Building GNOME For Fedora 17

At the moment the GNOME updates in Fedora are a bit of chaotic affair. They mostly work, but only because of people like Matthias who spend hours and hours building packages and putting everything together manually.

For 3.3.92 I experimented doing a mega-bodhi-update and trying to get all the 3.3.92 builds in one place, and working with other people on a google spreadsheet to make sure everything was built in good time, and nothing was left behind.

For the GNOME 3.4.0 release, I’m asking people to copy this pattern, and try to get all the builds into *one* update rather than 90% of the builds in one mega-update and then 10% in random updates that other people have filed. If this works, I’m intending to do the 3.4.1 update as one update as well.

TL;DR. If you’re packaging a GNOME package that’s just had a 3.3.92 upstream release and is about to have a 3.4.0 release, please build the package like normal, but don’t file an update. Instead add the build ID to the spreadsheet and then I’ll pick up the build for the mega update for F17. Hopefully this makes the updates system easier to QA, as GNOME is more and more interconnected, and it’ just not possible to QA updates when you have a 3.3.91 version of gnome-settings-daemon and 3.4.1 version of gnome-screenshot.

 

Zif wants new blood

A few years ago I wrote Zif, which is basically a package tool that works with librpm and the Fedora metadata. Zif is very much of a side project for me, mainly written out of curiosity and to try and make things work a bit faster just when using PackageKit. It seems most people try to write a package manager at some stage of their open source career. :)

So, fast-forward a few years. Quite a few people are using Zif now, and there are even a few people writing new code and fixing bugs. I’m wondering if anybody new to programming or new to open source wants to help me improve Zif, and to try to fix little-but-important self contained bugs like this.

Anyway, if you’re interested, let me know. Thanks.

SANE crashy crashy

I spend quite a lot of time triaging bugs in Fedora for stuff I maintain upstream. The most common crasher bug I come across is colord segfaulting deep in libsane. Digging even more, 99% of those libsane crashers are when the user has installed closed source binary drivers to make the scanner “work”.

Of course, segfaulting colord just because it automatically assigns color profiles to scanners is not a good idea, even if we can blame non-free code. Something had to be done, as it was starting to make colord look bad as all the display and print color management would suddenly stop working in quite a dramatic way.

Now, in an ideal world, there would be a scanner daemon, scannerd, that I could patch for colord support, just like we’re doing for printers and dispays.
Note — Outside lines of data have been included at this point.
`src/rtl/soc_pkg.sv`:
```
// shared types for the segment obstacle collision checker
package soc_pkg;

    typedef enum logic [4:0] {
        ST_IDLE,
        ST_SQ_DX,
        ST_SQ_DY,
        ST_LEN,
        ST_CHK,
        ST_RT_MUL,
        ST_RT_CMP,
        ST_DIVX_GO,
        ST_DIVX_WAIT,
        ST_DIVY_GO,
        ST_DIVY_WAIT,
        ST_POINT,
        ST_RD,
        ST_EX,
        ST_EY,
        ST_ER,
        ST_CMP,
        ST_OUT
    } state_t;

    localparam logic OP_QUERY = 1'b0;
    localparam logic OP_LOAD  = 1'b1;

    localparam logic REG_COUNT   = 1'b0;
    localparam logic REG_INFLATE = 1'b1;

    localparam int COORD_W  = 24;
    localparam int RAD_W    = 20;
    localparam int DELTA_W  = 25;
    localparam int SQ_IN_W  = 26;
    localparam int SQ_OUT_W = 51;

endpackage

```
`src/rtl/soc_div.sv`:
```
// iterative restoring divider, one quotient bit per cycle
module soc_div #(
    parameter int DW = 25,
    parameter int VW = 7
) (
    input  logic          clk,
    input  logic          rst_n,
    input  logic          start,
    input  logic [DW-1:0] dividend,
    input  logic [VW-1:0] divisor,
    output logic          done,
    output logic [DW-1:0] quotient,
    output logic [VW-1:0] remainder
);
    import soc_pkg::*;

    localparam int CW = $clog2(DW + 1);

    logic [DW-1:0] quo_reg, quo_next;
    logic [VW:0]   rem_reg, rem_next;
    logic [CW-1:0] cnt_reg, cnt_next;
    logic          busy_reg, busy_next;
    logic          done_reg, done_next;
    logic [VW+1:0] trial;

    always_comb
    begin
        quo_next  = quo_reg;
        rem_next  = rem_reg;
        cnt_next  = cnt_reg;
        busy_next = busy_reg;
        done_next = 1'b0;
        trial     = {rem_reg, quo_reg[DW-1]};
        if (start)
        begin
            quo_next  = dividend;
            rem_next  = '0;
            cnt_next  = CW'(DW);
            busy_next = 1'b1;
        end
        else if (busy_reg)
        begin
            if (trial >= {2'b00, divisor})
            begin
                rem_next = (VW+1)'(trial - {2'b00, divisor});
                quo_next = {quo_reg[DW-2:0], 1'b1};
            end
            else
            begin
                rem_next = trial[VW:0];
                quo_next = {quo_reg[DW-2:0], 1'b0};
            end
            cnt_next = cnt_reg - 1'b1;
            if (cnt_reg == CW'(1))
            begin
                busy_next = 1'b0;
                done_next = 1'b1;
            end
        end
    end

    always_ff @(posedge clk or negedge rst_n)
    begin
        if (!rst_n)
        begin
            busy_reg <= 1'b0;
            done_reg <= 1'b0;
            cnt_reg  <= '0;
        end
        else
        begin
            busy_reg <= busy_next;
            done_reg <= done_next;
            cnt_reg  <= cnt_next;
        end
    end

    always_ff @(posedge clk)
    begin
        quo_reg <= quo_next;
        rem_reg <= rem_next;
    end

    assign done      = done_reg;
    assign quotient  = quo_reg;
    assign remainder = rem_reg[VW-1:0];
endmodule

```
`config.mk`:
```
export PLATFORM = sky130hd
export DESIGN_NAME = soc_div
export DESIGN_NICKNAME = d
export VERILOG_FILES = /design/src/rtl/soc_pkg.sv /design/src/rtl/soc_div.sv
export SDC_FILE = /design/constraint.sdc
export NUM_CORES = 1
export LEC_CHECK = 0
export ABC_AREA = 0
export ABC_CLOCK_PERIOD_IN_PS = 2500
export BUFFER_PORTS_ARGS = -buffer_cell sky130_fd_sc_hd__clkbuf_2
export CORE_MARGIN = 2
export CORE_UTILIZATION = 51
export DETAILED_ROUTE_END_ITERATION = 10
export PLACE_DENSITY = 0.84
export SYNTH_ARGS = -nofsm -noshare
export SYNTH_HDL_FRONTEND = slang
export SYNTH_SLANG_ARGS = --single-unit
```
`constraint.sdc`:
```
create_clock -name clk -period 2.5 [get_ports clk]
set_input_delay 0.125 -clock clk [delete_from_list [all_inputs] [get_ports clk]]
set_output_delay 0.125 -clock clk [all_outputs]
set_load 0.005 [all_outputs]
```
==> summary.md <==
| Metric | Value |
|---|---|
| Num ports | `68` |
| Hold Path Origin | `dividend[10]` |
| Reg2reg end | `quotient[0]$_DFFE_PP_` |
| Largest delay contributor family on the critical path | `compound AO/OA/AOI/OAI gates` |
| CTS tree | `built` |
| Max cap viols | `0` |
| Final wirelength | `4.55 mm` |
| Yosys cell types | `43` |
| Final period utilization | `89.1%` |
| Worst hold slack | `0.128 ns` |
| Clk_lat worst skew | `0.29 ns` |
| Post-synth EDFFs | `25` |
| Vias per cell | `5.60` |
| ANT cells | `0` |
| Grt ovf | `0` |
| Synth Instances | `193` |
| Internal reg-to-reg setup slack | `0.27 ns` |
| First-pass GRT wire length | `7.62 mm` |
| PwrDens | `866 mW/mm^2` |
| CTS sink cnt | `40` |
| CTS H-tree depth | `2` |
| Deepest clock path buffer count | `2` |
| Antenna viol nets, final | `0` |
| Antenna violations before repair | `0` |
| Gp weighted congestion | `0.874` |
| Clock root cell | `clkbuf_8` |
| Mapped Nets | `238` |
| Area of the multi-input gates | `0.00101 mm^2` |
| Setup TNS | `0 ns` |
| Share of cells above drive strength 1 | `42.5%` |
| # port buffers | `67` |
| Resize count post-CTS | `0` |
| Max Clock Skew | `0.00726 ns` |
| Worst hold path type | `in -> reg` |
| Die X | `70.4 um` |
| Status | `finished clean` |
| Total iterations of the first detailed-routing run | `4` |
| Synthesized area per cell | `11.6 um^2` |
| RSZ-0062 raised after global routing | `false` |
| Seq cells post-synth | `40` |
| CTS Buf Count | `5` |
| Critical path launch point type | `flip-flop` |
| CP required | `2.55 ns` |
| DRC viols | `0` |
| Vias in the first global route | `1653` |
| Filler cells | `352` |
| CP max FO | `8` |
| Routed vias | `1714` |
| Cell Rows | `24` |
| GRT Total Usage | `19.7%` |
| Least-Margin Pin Slew | `0.586 ns` |
| Post-Syn Area | `0.00225 mm^2` |
| Async SR Flop Fraction | `17.5%` |
| Core box area | `0.00429 mm^2` |
| Register area share after synthesis | `48.4%` |
| Ys Warns | `0` |
| CP arrival | `2.28 ns` |
| Critical Path Sink Type | `flip-flop` |
| FF-to-FF path depth | `6` |
| Worst hold endpoint | `quotient[10]$_DFFE_PP_` |
| Pin count of the biggest net entering global routing | `27` |
| Final number of setup-violating endpoints | `0` |
| Hold Vio Cnt, Final | `0` |
| Reg area | `0.00109 mm^2` |
| Final min period | `2.23 ns` |
| Layout area overhead | `18.2%` |
| Starting density of the core | `52.3%` |
| Leak Pwr | `1.17 nW` |
| VDD IR max | `0.436 mV` |
| DRT iter0 DRCs | `206` |
| Crit path kind | `reg -> reg` |
| Slowest stage delay, CP | `0.40 ns` |
| Max FFs per register | `25` |
| Die area | `0.00495 mm^2` |
| Cell count of the worst hold path | `2` |
| Critical path, cell by cell | `ha_1 > a211oi_1 > o21bai_1 > o21ba_1 > nand2_1 > mux2_2` |
| Worst-path clk slew | `0.08 ns` |
| Final instance area | `0.00266 mm^2` |
| Post-DP HPWL | `3.27 mm` |
| Slew HR | `60.9%` |
| Die H | `70.4 um` |
| Slew Limit Fails | `0` |
| Leading register cell type out of synthesis | `edfxtp_1` |
| Critical path buffers and inverters | `0` |
| Slowest-stage cell, CP | `o21ba_1` |
| DP Area | `0.00256 mm^2` |
| Worst r2r src | `rem_reg[3]$_SDFFE_PP0P_` |
| Layout net count | `298` |
| Drt wl/cell | `14.9 um` |
| FMAX | `449 MHz` |
| Final Util | `61.8%` |
[per-layer routing]
metal  up-vias  routed length (um)  share of wire, %  global-route usage (%)
li1        834                   -                 -                       -
met1       803                1980                44                    26.6
met2        69                2090                46                    29.7
met3         8                 394               8.7                    6.64
met4         0                  78               1.7                    6.84
met5         -                   0                 0                       0
[synth_stat cells (3+ instances only)]
| library cell | number | area (um^2) |
|---|---|---|
| xnor2_1 | 5 | 43.8 |
| nor3b_1 | 4 | 30.0 |
| nand2b_1 | 5 | 31.3 |
| nand2_1 | 5 | 18.8 |
| dfrtp_1 | 7 | 175 |
| a21oi_1 | 5 | 25.0 |
| edfxtp_1 | 25 | 751 |
| nor2_1 | 12 | 45.0 |
| o21bai_1 | 3 | 22.5 |
| inv_1 | 12 | 45.0 |
| mux2_2 | 25 | 282 |
| dfxtp_1 | 8 | 160 |
| clkbuf_1 | 8 | 30.0 |
| buf_4 | 8 | 60.1 |
| o21ai_0 | 7 | 35.0 |
| nand3_1 | 5 | 25.0 |
| a211oi_1 | 5 | 37.5 |
| ha_1 | 9 | 113 |
| a311oi_1 | 6 | 52.6 |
This would then register devices with colord, and if it crashed, it could be autorestarted. Such a thing doesn’t exist, and so I had to do something that involved separating the libsane code from the main colord process.
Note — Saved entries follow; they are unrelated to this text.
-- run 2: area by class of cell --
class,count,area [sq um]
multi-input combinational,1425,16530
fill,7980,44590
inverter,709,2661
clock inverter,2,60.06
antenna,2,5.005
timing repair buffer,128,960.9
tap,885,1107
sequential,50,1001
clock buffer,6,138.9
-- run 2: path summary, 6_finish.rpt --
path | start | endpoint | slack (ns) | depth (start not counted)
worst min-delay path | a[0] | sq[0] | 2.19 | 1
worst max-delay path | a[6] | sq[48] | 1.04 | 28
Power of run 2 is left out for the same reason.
In git master I’ve added a tiny dbus daemon called colord-sane, that basically does nothing except for rescanning sane whenever a USB device is plugged in and creating and deleting devices in colord. It only has one method “Refresh” and it is started when colord is started (usually in early boot) if the UseSANE=true option is specified in /etc/colord/colord.conf

In an ideal world, someone could take that code, and make a proper scannerd or saned project that adds some DeviceAdded and DeviceRemoved signals, a GetDevices() method and some more properties on each device, hopefully using something l33t like GDBusObjectServer. This would mean that the session could just use that for device discovery (e.g. in Simple Scan) and the world would be a much nicer place.

So, if you see a tiny colord-sane process show up in your system that’s not doing anything, don’t panic. You can disable the functionality if you know you’ll never have a scanner attached.